Sales Behavioural & Attitudinal Assessments: These are recruitment grade psychometric assessment tools designed to get clear line of sight to key areas that can keep people from selling at their best. For example, by getting your salespeople to complete a sales attitude and activity based questionnaire you can measure things like call reluctance and the fear of self-promotion; identify if people are likely to avoid making phone calls to prospect, or give away margins or yield to clients every demands, or hesitate to prospect, and self-promote for new business, etc. You can also identify how much initiative, energy and drive an individual devotes to proactive business development and the amount of energy spent on coping with inhibitors such as fear. This type of information is very helpful to know as it helps you, as a sales leader, direct your training and coaching efforts toward the right cause(s) and treatments to help your salespeople get back on track and sell better faster.

When you assess your whole sales and service team, you can then combine results and find out very clearly where the team needs training. There’s not much point in training a team on new techniques if the problem is in their attitude, belief system or if they simply don’t know how to get themselves in front of clients to start with.

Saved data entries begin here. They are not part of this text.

==> src/rtl/pipe_ctrl_chain.sv <==
// pipe_ctrl_chain
//   Chain of NREG inter-stage pipeline registers with a built-in stall/flush
//   controller. Register k sits between stage k and stage k+1, and each one
//   carries a valid bit. The stage logic (decode, execute, memory) is outside
//   this module and connects through the flattened d_i / q_o buses.
//
//   Optional feature: define PIPE_PERF_CNT_EN to build the four 32-bit
//   performance counters. When it is undefined the counter ports are tied
//   to 0 and no counter flops are built.
//
// Ports
//   clk          rising-edge clock
//   rst          synchronous, active-high reset
//   stallreq_i   [NREG:0] stall request, bit s from stage s
//   flush_i      clear every stage register
//   in_valid_i   fetch stage holds a valid instruction
//   d_i          [NREG*DW-1:0] register k input at d_i[k*DW +: DW]
//   q_o          [NREG*DW-1:0] register k output at q_o[k*DW +: DW]
//   qv_o         [NREG-1:0] valid bit of register k
//   stall_o      [NREG:0] hold vector, bit s = stage s held
//   in_ready_o   fetch may advance (PC update enable)
//   cycle_cnt_o, stall_cnt_o, bubble_cnt_o, retire_cnt_o  performance counters

// One register slot: clear on reset or flush, then hold, then bubble, then load.
module pipe_ctrl_stage #(
  parameter int DW = 32
) (
  input  logic          clk,
  input  logic          rst,
  input  logic          flush_i,
  input  logic          hold_i,
  input  logic          bubble_i,
  input  logic          uv_i,
  input  logic [DW-1:0] d_i,
  output logic [DW-1:0] q_o,
  output logic          qv_o
);
  logic [DW-1:0] q_q, q_d;
  logic          v_q, v_d;

  always_comb begin
    q_d = d_i;
    v_d = uv_i;
    if (flush_i || bubble_i) begin
      // A bubble is an all-zero word (the MIPS NOP) and is never stale data.
      q_d = '0;
      v_d = 1'b0;
    end else if (hold_i) begin
      q_d = q_q;
      v_d = v_q;
    end
  end

  always_ff @(posedge clk) begin
    if (rst) begin
      q_q <= '0;
      v_q <= 1'b0;
    end else begin
      q_q <= q_d;
      v_q <= v_d;
    end
  end

  assign q_o  = q_q;
  assign qv_o = v_q;
endmodule

module pipe_ctrl_chain #(
  parameter int NREG = 4,
  parameter int DW   = 32
) (
  input  logic             clk,
  input  logic             rst,
  input  logic [NREG:0]    stallreq_i,
  input  logic             flush_i,
  input  logic             in_valid_i,
  input  logic [NREG*DW-1:0] d_i,
  output logic [NREG*DW-1:0] q_o,
  output logic [NREG-1:0]  qv_o,
  output logic [NREG:0]    stall_o,
  output logic             in_ready_o,
  output logic [31:0]      cycle_cnt_o,
  output logic [31:0]      stall_cnt_o,
  output logic [31:0]      bubble_cnt_o,
  output logic [31:0]      retire_cnt_o
);
  logic [NREG:0]   stall;
  logic [NREG-1:0] hold, bub, qv;

  // A stall request from stage s holds s and every stage upstream of it.
  // This is a suffix-OR that depends only on stallreq_i, so there is no path
  // from q_o to stall_o.
  always_comb begin
    stall       = '0;
    stall[NREG] = stallreq_i[NREG];
    for (int s = NREG - 1; s >= 0; s--) stall[s] = stallreq_i[s] | stall[s+1];
  end

  assign stall_o    = stall;
  assign in_ready_o = ~stall[0];

  for (genvar k = 0; k < NREG; k++) begin : g_reg
    logic uv;
    // Stall on both sides means the register holds. Stall only on the
    // upstream side means the held stage meets a moving one, so a bubble
    // is inserted.
    assign hold[k] = stall[k] & stall[k+1];
    assign bub[k]  = stall[k] & ~stall[k+1];

    if (k == 0) begin : g_uv0
      assign uv = in_valid_i;
    end else begin : g_uvk
      assign uv = qv[k-1];
    end

    pipe_ctrl_stage #(.DW(DW)) u_stage (
      .clk      (clk),
      .rst      (rst),
      .flush_i  (flush_i),
      .hold_i   (hold[k]),
      .bubble_i (bub[k]),
      .uv_i     (uv),
      .d_i      (d_i[k*DW +: DW]),
      .q_o      (q_o[k*DW +: DW]),
      .qv_o     (qv[k])
    );
  end

  assign qv_o = qv;

`ifdef PIPE_PERF_CNT_EN
  logic [31:0] cyc_q, stl_q, bub_q, ret_q;

  // Only rst clears the counters; a flush leaves them running.
  always_ff @(posedge clk) begin
    if (rst) begin
      cyc_q <= '0;
      stl_q <= '0;
      bub_q <= '0;
      ret_q <= '0;
    end else begin
      cyc_q <= cyc_q + 32'd1;
      if (stall[0])             stl_q <= stl_q + 32'd1;
      if (!flush_i && (|bub))   bub_q <= bub_q + 32'd1;
      if (qv[NREG-1] && !stall[NREG]) ret_q <= ret_q + 32'd1;
    end
  end

  assign cycle_cnt_o  = cyc_q;
  assign stall_cnt_o  = stl_q;
  assign bubble_cnt_o = bub_q;
  assign retire_cnt_o = ret_q;
`else
  assign cycle_cnt_o  = '0;
  assign stall_cnt_o  = '0;
  assign bubble_cnt_o = '0;
  assign retire_cnt_o = '0;
`endif
endmodule

==> config.mk <==
export PLATFORM = sky130hd
export DESIGN_NAME = pipe_ctrl_chain
export DESIGN_NICKNAME = d
export VERILOG_FILES = /design/src/rtl/pipe_ctrl_chain.sv
export SDC_FILE = /design/constraint.sdc
export NUM_CORES = 1
export LEC_CHECK = 0
export CAP_MARGIN = 40
export CELL_PAD_IN_SITES_DETAIL_PLACEMENT = 0
export CELL_PAD_IN_SITES_GLOBAL_PLACEMENT = 2
export CORE_ASPECT_RATIO = 1.2
export CORE_MARGIN = 2
export CORE_UTILIZATION = 16
export CTS_BUF_LIST = sky130_fd_sc_hd__clkbuf_16
export DETAILED_ROUTE_END_ITERATION = 7
export PLACE_DENSITY = 0.8
export SLEW_MARGIN = 20
export SYNTH_ARGS = -nofsm -noshare
export SYNTH_HDL_FRONTEND = slang
export SYNTH_SLANG_ARGS = --single-unit
==> constraint.sdc <==
create_clock -name clk -period 1.3 [get_ports clk]
set_input_delay 0.26 -clock clk [delete_from_list [all_inputs] [get_ports clk]]
set_output_delay 0.26 -clock clk [all_outputs]
set_load 0.005 [all_outputs]
==> metrics.log, run 1 <==
[metrics] mean instance size in the synthesized netlist: roughly 8.5 um2
[metrics] number of endpoints failing setup at the final stage: 1
[metrics] nets: 1099
[metrics] filler-free cell count of the finished design: ~1400
[metrics] GP Congestion: ~0.71
[metrics] Power Dens Cells: ~1100 mW/mm2
[metrics] Hold Worst Slack: ~0.32 ns
[metrics] ratio of final minimum period to clock period: 102%
[metrics] core footprint: roughly 0.036 mm2
[metrics] count of endpoints failing hold in the final timing report: 0
[metrics] number of CTS-inserted buffers: 17
[metrics] max-cap viol count: 0
[metrics] sum of negative setup slack: -0.0294 ns
[metrics] clock transition time at the flip-flop clock pins of the worst setup and hold paths: about 0.060 ns
[metrics] crit path setup slack, layout: -0.0294 ns
[metrics] estimated wirelength of the detail-placed design: around 14000 um
[metrics] max-slew violation count: 0
[metrics] total inserted antenna cells: 0
[metrics] area taken by multi-input logic gates: ~0.0024 mm2
[metrics] clock tree from TritonCTS: yes
[metrics] Fmax achieved: between 700 and 800 MHz
[metrics] share of synthesized area occupied by flip-flops and latches: between 40% and 50%
[metrics] synthesized instance count: 680
[metrics] GRT overflow: 0
[metrics] Setup CP Type: primary input to output port
[metrics] first-pass GRT wire length: roughly 27000 um
[metrics] P&R area growth vs syn: 59.9%
[metrics] P_leak: roughly 3.8 nW
[metrics] synthesized area: ~0.0058 mm2
[metrics] pin count of the biggest net entering global routing: 34
[metrics] count of input and output buffers: ~270
[metrics] antenna violations before repair: 0
[metrics] number of warning messages in the yosys log: 0
[metrics] via-per-instance ratio: roughly 3.5
[metrics] number of H-tree levels: 4
[metrics] RSZ-0062 raised after global routing: yes
[metrics] cell count after placement: 1407
[metrics] Worst Path Max Fanout: 3
[metrics] post-synthesis register bit count: between 100 and 150
[metrics] fraction of layout instances using a drive strength above 1: 16.5%
[metrics] Critical Path End Type: output port
[metrics] average wire per cell in the routed design: between 10 and 15 um
[metrics] largest voltage drop on the vdd net: around 0.00070 V
[metrics] width of the die: between 150 and 200 um
[metrics] post-route cell area: about 0.0092 mm2
[metrics] clock sinks: approximately 130
[metrics] maximum count of clock buffers along a single path: 2
[metrics] Worst Path Arrival: 1.07 ns
[metrics] total global routing track utilization: 9.65%
[metrics] final worst clock skew: about 0.0029 ns
[metrics] sequential cell area: around 0.0027 mm2
[metrics] initial standard-cell utilization of the core: 16.1%
[metrics] final worst path period need: approximately 1.3 ns
[metrics] number of fillers in the final layout: ~4000
[metrics] floorplan die height: 212 um
[metrics] vias in the first global route: about 4700
[metrics] DRC violation total after the first TritonRoute iteration: about 140
[metrics] number of detailed-routing iterations run before antenna repair: 4
[metrics] library cells used by synthesis: 21
[metrics] outcome: finished, violations left
[metrics] required time of the critical path: 1.04 ns
[metrics] class of the tightest hold or removal check: primary input to flip-flop
[metrics] via total after detailed routing: about 5000
[metrics] crit path launch type: primary input
[metrics] number of remaining DRC errors: 0
[metrics] residual antenna-violating net count after detailed routing: 0
[metrics] worst skew pair latency: 0.42 ns
[metrics] top-level port count: just over 400
[metrics] violated checks: setup timing
[metrics] cell area after placement: between 0.008 and 0.009 mm2
[metrics] Rows: between 70 and 80
[metrics] Die Outline Area: about 0.038 mm2
[metrics] wire length reported by the detailed router: 19200 um
[metrics] root buffer cell: sky130_fd_sc_hd__clkbuf_16
[through the flow]
step | setup slack [ns] | utilization, % | total power [mW]
6_report | -0.0294 | 25.8 | 10.5
5_1_grt | -0.104 | 25.8 | 11.1
4_1_cts | -0.0799 | 25.7 | 10.8
3_5_place_dp | -0.897 | 24.2 | 5.38
3_3_place_gp | -0.883 | 24.2 | 5.38
2_1_floorplan | 0.0216 | - | 4.93
[kinds of logic after synthesis]
kind of cell / Yosys count / synth area share [%]
simple gates: 236 / 16.1
buf+inv: 175 / 21.1
flops: 132 / 45.9
compound gates: 103 / 11.1
mux: 33 / 5.74
other cells: 1 / 0.0651
[cell type report]
class                           count  area share, %
Timing Repair Buffer              304           31.3
Clock inverter                     15           2.22
Clock buffer                       17           4.62
Tap cell                          468           6.36
Inverter                            7          0.367
Sequential cell                   132           29.1
Multi-Input combinational cell    500           26.0
[cell usage after synthesis]
cell type / number / area, um2
sky130_fd_sc_hd__inv_2: 2 / 7.51
sky130_fd_sc_hd__nor3_4: 1 / 16.3
sky130_fd_sc_hd__a21oi_1: 69 / 345
sky130_fd_sc_hd__nor2_4: 1 / 11.3
sky130_fd_sc_hd__o21ai_2: 2 / 17.5
sky130_fd_sc_hd__o21ai_1: 1 / 5.00
sky130_fd_sc_hd__nor4_4: 1 / 21.3
sky130_fd_sc_hd__buf_4: 134 / 1010
sky130_fd_sc_hd__nand2_1: 198 / 743
sky130_fd_sc_hd__nand2b_1: 1 / 6.26
sky130_fd_sc_hd__a21oi_2: 30 / 263
sky130_fd_sc_hd__conb_1: 1 / 3.75
sky130_fd_sc_hd__clkbuf_1: 7 / 26.3
sky130_fd_sc_hd__buf_6: 3 / 33.8
sky130_fd_sc_hd__mux2i_1: 33 / 330
sky130_fd_sc_hd__buf_2: 24 / 120
sky130_fd_sc_hd__nor2_1: 34 / 128
sky130_fd_sc_hd__inv_1: 4 / 15.0
sky130_fd_sc_hd__clkinv_1: 1 / 3.75
sky130_fd_sc_hd__dfxtp_1: 132 / 2640
sky130_fd_sc_hd__a311o_2: 1 / 11.3
[report_power, final]
group / leakage (nW) / switching (mW) / internal (mW) / total, mW
Clock: 0.308 / 2.05 / 3.23 / 5.28
Sequential: 1.08 / 0.0339 / 4.11 / 4.15
Combinational: 2.42 / 0.499 / 0.595 / 1.09
Total: 3.81 / 2.58 / 7.94 / 10.5
[routing by layer]
metal / GRT usage, % / vias up / part of all wire [%]
met4: 3.62 / 0 / 1.7
li1: - / 2467 / -
met1: 10.3 / 2283 / 39
met5: 0 / - / 0
met3: 3.36 / 15 / 10
met2: 17.3 / 269 / 50
[sequential cells by signal, indices dropped and copies added (netlist names)]
name and flops:
g.u_stage.q_o 128, g.u_stage.qv_o 4
[cell usage in the layout, fill, tap and decap left out, types with 2 or more instances in the layout]
cell type / count
sky130_fd_sc_hd__nand2_1: 198
sky130_fd_sc_hd__clkdlybuf4s50_1: 131
sky130_fd_sc_hd__conb_1: 128
sky130_fd_sc_hd__dfxtp_1: 103
sky130_fd_sc_hd__a21oi_1: 69
sky130_fd_sc_hd__clkdlybuf4s15_1: 61
sky130_fd_sc_hd__dlygate4sd2_1: 52
sky130_fd_sc_hd__mux2i_1: 33
sky130_fd_sc_hd__nor2_1: 33
sky130_fd_sc_hd__a21oi_2: 30
sky130_fd_sc_hd__dfxtp_2: 28
sky130_fd_sc_hd__buf_4: 26
sky130_fd_sc_hd__clkbuf_16: 17
sky130_fd_sc_hd__clkbuf_2: 10
sky130_fd_sc_hd__buf_2: 9
sky130_fd_sc_hd__clkdlybuf4s15_2: 6
sky130_fd_sc_hd__clkinv_4: 5
sky130_fd_sc_hd__inv_1: 4
sky130_fd_sc_hd__bufinv_16: 4
sky130_fd_sc_hd__buf_12: 4
sky130_fd_sc_hd__inv_6: 3
sky130_fd_sc_hd__clkinv_2: 3
sky130_fd_sc_hd__o21ai_2: 2
sky130_fd_sc_hd__buf_8: 2
sky130_fd_sc_hd__buf_6: 2
[critical path: stages]
cell and delay (ns):
sky130_fd_sc_hd__buf_8 0.10, sky130_fd_sc_hd__nor4_4 0.36, sky130_fd_sc_hd__buf_4 0.21, sky130_fd_sc_hd__inv_4 0.03, sky130_fd_sc_hd__buf_6 0.10
[final timing paths]
kind	start	endpoint	slack, ns	cells after the start
min reg2reg	g_reg[2].u_stage.q_o[22]	g_reg[2].u_stage.q_o[22]	0.45	2
max reg2reg	g_reg[2].u_stage.qv_o	g_reg[3].u_stage.qv_o	0.57	3
max	stallreq_i[1]	stall_o[1]	-0.03	5
min	stallreq_i[1]	g_reg[0].u_stage.q_o[18]	0.32	5
[repair_timing]
action / 4_1_cts / 5_1_grt
setup endpoints to repair: 270 / 78
pin swaps: 3 / 2
resized for setup: 236 / 78
hold buffers: 0 / 0
setup buffers: 3 / 1
Note: power is estimated with default switching activity, not from simulation.
==> run 2: changes to the inputs <==
- ABC_AREA: unset -> 1
- CORE_MARGIN: 2 -> unset
- CORE_UTILIZATION: 16 -> 18
- PLACE_DENSITY: 0.8 -> 0.87
- clock period: 1.3 -> 1.5 ns (I/O delays scaled with it)
==> run 2 against run 1 <==
Compared with the run above:
- sequential share of layout area fell by 0.21 points
- largest cell class unchanged
- via count grew 9.7%
- the flow now finishes without violations
- sequential power fell by 13%
- die area decreased by 10%
- worst hold slack better by 0.10 ns
- critical path depth unchanged
- combinational power down 10%
- flip-flop and latch count is the same
- design area fell by 0.46%
- total power decreased by 18%
- worst setup slack better by 0.068 ns
==> metrics.log, run 2 <==
[metrics] via-per-instance ratio: 3.72
[metrics] Worst Path Arrival: approximately 1.2 ns
[metrics] max-slew violation count: 0
[metrics] Die Outline Area: between 0.03 and 0.04 mm2
[metrics] clock transition time at the flip-flop clock pins of the worst setup and hold paths: ~0.06 ns
[metrics] required time of the critical path: roughly 1.2 ns
[metrics] Fmax achieved: a little under 700 MHz
[metrics] width of the die: ~170 um
[metrics] clock tree from TritonCTS: yes
[metrics] worst skew pair latency: 0.42 ns
[metrics] fraction of layout instances using a drive strength above 1: under 10%
[metrics] critical path's largest stage delay: roughly 0.50 ns
[metrics] library cells used by synthesis: 18
[metrics] max-cap viol count: 0
[metrics] estimated wirelength of the detail-placed design: around 13000 um
[metrics] GP Congestion: ~0.72
[metrics] cell count after placement: 1452
[metrics] antenna violations before repair: 0
[metrics] slowest stage cell on the critical path: sky130_fd_sc_hd__clkdlybuf4s50_1
[metrics] most frequent standard cell in the layout excluding fill and tap cells: sky130_fd_sc_hd__nand2_1
[metrics] cell family with the largest share of critical-path delay: buffers and inverters
[metrics] total global routing track utilization: between 10% and 20%
[metrics] crit path setup slack, layout: 0.0390 ns
[metrics] P_leak: roughly 4.5 nW
[metrics] RSZ-0062 raised after global routing: no
[metrics] GRT overflow: 0
[metrics] vias in the first global route: around 5000
[metrics] top_reg_cell synth: sky130_fd_sc_hd__dfxtp_1
[metrics] Hold Worst Slack: roughly 0.43 ns
[metrics] filler-free cell count of the finished design: around 1500
[metrics] share of synthesized area occupied by flip-flops and latches: between 40% and 50%
[metrics] number of warning messages in the yosys log: 0
[metrics] top cells by instance count after synthesis: sky130_fd_sc_hd__nand2_1 (299), sky130_fd_sc_hd__buf_4 (146), sky130_fd_sc_hd__dfxtp_1 (132)
[metrics] residual antenna-violating net count after detailed routing: 0
[metrics] crit path launch type: primary input
[metrics] Largest register FFs: between 100 and 150
[metrics] Power Dens Cells: approximately 950 mW/mm2
[metrics] synthesized instance count: slightly below 800
[metrics] Worst Path Max Fanout: 3
[metrics] maximum count of clock buffers along a single path: 2
[metrics] Rows: 72
[metrics] number of CTS-inserted buffers: 17
[metrics] number of fillers in the final layout: 3556
[metrics] ratio of final minimum period to clock period: between 90% and 100%
[metrics] Worst Path Buf+Inv: 4
[metrics] largest voltage drop on the vdd net: approximately 0.00053 V
[metrics] crit path cell chain: buf_4 > buf_4 > inv_2 > nand2_1 > clkdlybuf4s50_1
[metrics] via total after detailed routing: 5523
[metrics] root buffer cell: sky130_fd_sc_hd__clkbuf_16
[metrics] Total Power Consumption: between 8 and 9 mW
[metrics] Setup CP Type: primary input to output port
[metrics] final core utilization: between 20% and 30%
[metrics] floorplan die height: about 200 um
[metrics] post-route cell area: around 0.009 mm2
[metrics] pin count of the biggest net entering global routing: 35
[metrics] nets: between 1000 and 1500
[metrics] count of endpoints failing hold in the final timing report: 0
[metrics] P&R area growth vs syn: 54.5%
[metrics] class of the tightest hold or removal check: primary input to flip-flop
[metrics] first-pass GRT wire length: 28600 um
[metrics] ys async rst share: 0%
[metrics] mean instance size in the synthesized netlist: about 7.5 um2
[metrics] number of H-tree levels: 4
[metrics] sum of negative setup slack: 0 ns
[metrics] final worst path period need: 1.46 ns
[metrics] hold_sp: d_i[33]
[metrics] number of detailed-routing iterations run before antenna repair: 4
[metrics] post-synthesis register bit count: ~130
[metrics] clock sinks: roughly 130
[metrics] DRC violation total after the first TritonRoute iteration: around 220
[metrics] average wire per cell in the routed design: 12.8 um
[metrics] initial standard-cell utilization of the core: a little under a fifth
[metrics] top area cells in the synthesized netlist: sky130_fd_sc_hd__dfxtp_1 (45%), sky130_fd_sc_hd__nand2_1 (19%), sky130_fd_sc_hd__buf_4 (18%)
[metrics] number of remaining DRC errors: 0
[metrics] outcome: completed
[metrics] wire length reported by the detailed router: between 15000 and 20000 um
[metrics] top library cells by usage in the layout, fill and taps aside: sky130_fd_sc_hd__nand2_1 (299), sky130_fd_sc_hd__dlygate4sd2_1 (138), sky130_fd_sc_hd__clkdlybuf4s50_1 (133), sky130_fd_sc_hd__conb_1 (128), sky130_fd_sc_hd__dfxtp_1 (126)
[metrics] synthesized area: a little under 0.006 mm2
[metrics] Critical Path End Type: output port
[metrics] top-count cell post-synth: sky130_fd_sc_hd__nand2_1
[metrics] cell occurring most often along the worst timing path: sky130_fd_sc_hd__buf_4
[metrics] launching element of the worst setup path: stallreq_i[4]
[metrics] cell area after placement: just under 0.009 mm2
[metrics] biggest area consumer among synthesized cells: sky130_fd_sc_hd__dfxtp_1
[metrics] core footprint: approximately 0.032 mm2
[metrics] startpoint of the worst-slack reg-to-reg timing path: g_reg[1].u_stage.qv_o
[metrics] number of endpoints failing setup at the final stage: 0
[metrics] final worst clock skew: approximately 0.0017 ns
[metrics] number of synthesized flops with an enable pin: 0
[metrics] count of input and output buffers: ~270
[metrics] top-level port count: 403
[metrics] Synth top area share: 44.6%
[metrics] Post-Place Setup Slack: -0.654 ns
[run 2: cell types whose count changed after synthesis, moves of 12 or more]
cell | before | now
sky130_fd_sc_hd__inv_1 | 4 | 35
sky130_fd_sc_hd__a21oi_2 | 30 | 0
sky130_fd_sc_hd__nor2_1 | 34 | 2
sky130_fd_sc_hd__mux2i_1 | 33 | 0
sky130_fd_sc_hd__buf_4 | 134 | 146
sky130_fd_sc_hd__a21oi_1 | 69 | 99
sky130_fd_sc_hd__nand4_1 | 0 | 34
sky130_fd_sc_hd__nand2_1 | 198 | 299
[run 2: area by class of cell]
| type | instances | area [um2] | area share, % |
|---|---|---|---|
| diodes | 2 | 5.00 | 0.0546 |
| clock buffers | 17 | 425 | 4.64 |
| clock inverters | 14 | 136 | 1.49 |
| inverters | 39 | 146 | 1.60 |
| multi-input cells | 568 | 2410 | 26.3 |
| flip-flops and latches | 132 | 2650 | 28.9 |
| well taps | 407 | 509 | 5.56 |
| repair buffers | 307 | 2880 | 31.4 |
[run 2: final timing paths]
check	to	slack, ns	cells past startpoint
worst min-delay path	g_reg[1].u_stage.q_o[1]	0.43	3
worst max-delay path	stall_o[3]	0.04	5
worst min register to register	g_reg[3].u_stage.q_o[29]	0.45	2
worst max register to register	g_reg[2].u_stage.qv_o	0.74	5
[run 2: where the power goes]
part           internal, mW  switching, mW  total, mW
Clock                  2.42           1.69       4.11
Combinational         0.504          0.474      0.978
Sequential             3.56         0.0261       3.59
Total                  6.49           2.19       8.68
[run 2: cell families (layout without fill, tap and decap cells)]
family	count (synthesis)	count (layout)	synth area share, %
other cells	1	130	0.0632
simple gates	338	338	23.3
buf+inv	217	377	23.3
flops	132	132	44.6
compound gates	102	102	8.78
[run 2: per-layer routing]
layer	track usage, %	up-vias	part of all wire (%)
li1	-	2780	-
met1	12.5	2490	41
met2	19.7	242	51
met3	3.43	11	6.2
met4	4.06	0	1.4
met5	0	-	0
[run 2: worst register-to-register path: stages, from the launching register on]
cell and delay (ns):
sky130_fd_sc_hd__dfxtp_1 0.31, sky130_fd_sc_hd__buf_4 0.14, sky130_fd_sc_hd__nand2_1 0.07, sky130_fd_sc_hd__nand2_1 0.05
sky130_fd_sc_hd__nand2_1 0.05, sky130_fd_sc_hd__inv_1 0.03
[run 2: timing repair]
action / CTS / global route
pin swaps: 3 / 2
endpoints found under the setup margin: 263 / 3
gates cloned: 0 / 0
hold endpoints to repair: 0 / 0
buffers inserted: 1 / 0
resized for setup: 157 / 2
hold buffers: 0 / 0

Sales Strategy & Operations Assessment: This is the opportunity for the sales team and other people across all areas of the organisation to rate the effectiveness of the organisation’s (or division) sales strategy and sales operations across 17 core dimensions.

So in the spirit of “measure twice, cut once”, diagnose the real cause(s) first based on relevant standards so you can deliver the right training and coaching to help your sales teams sell better faster.

Remember, everybody lives by selling something.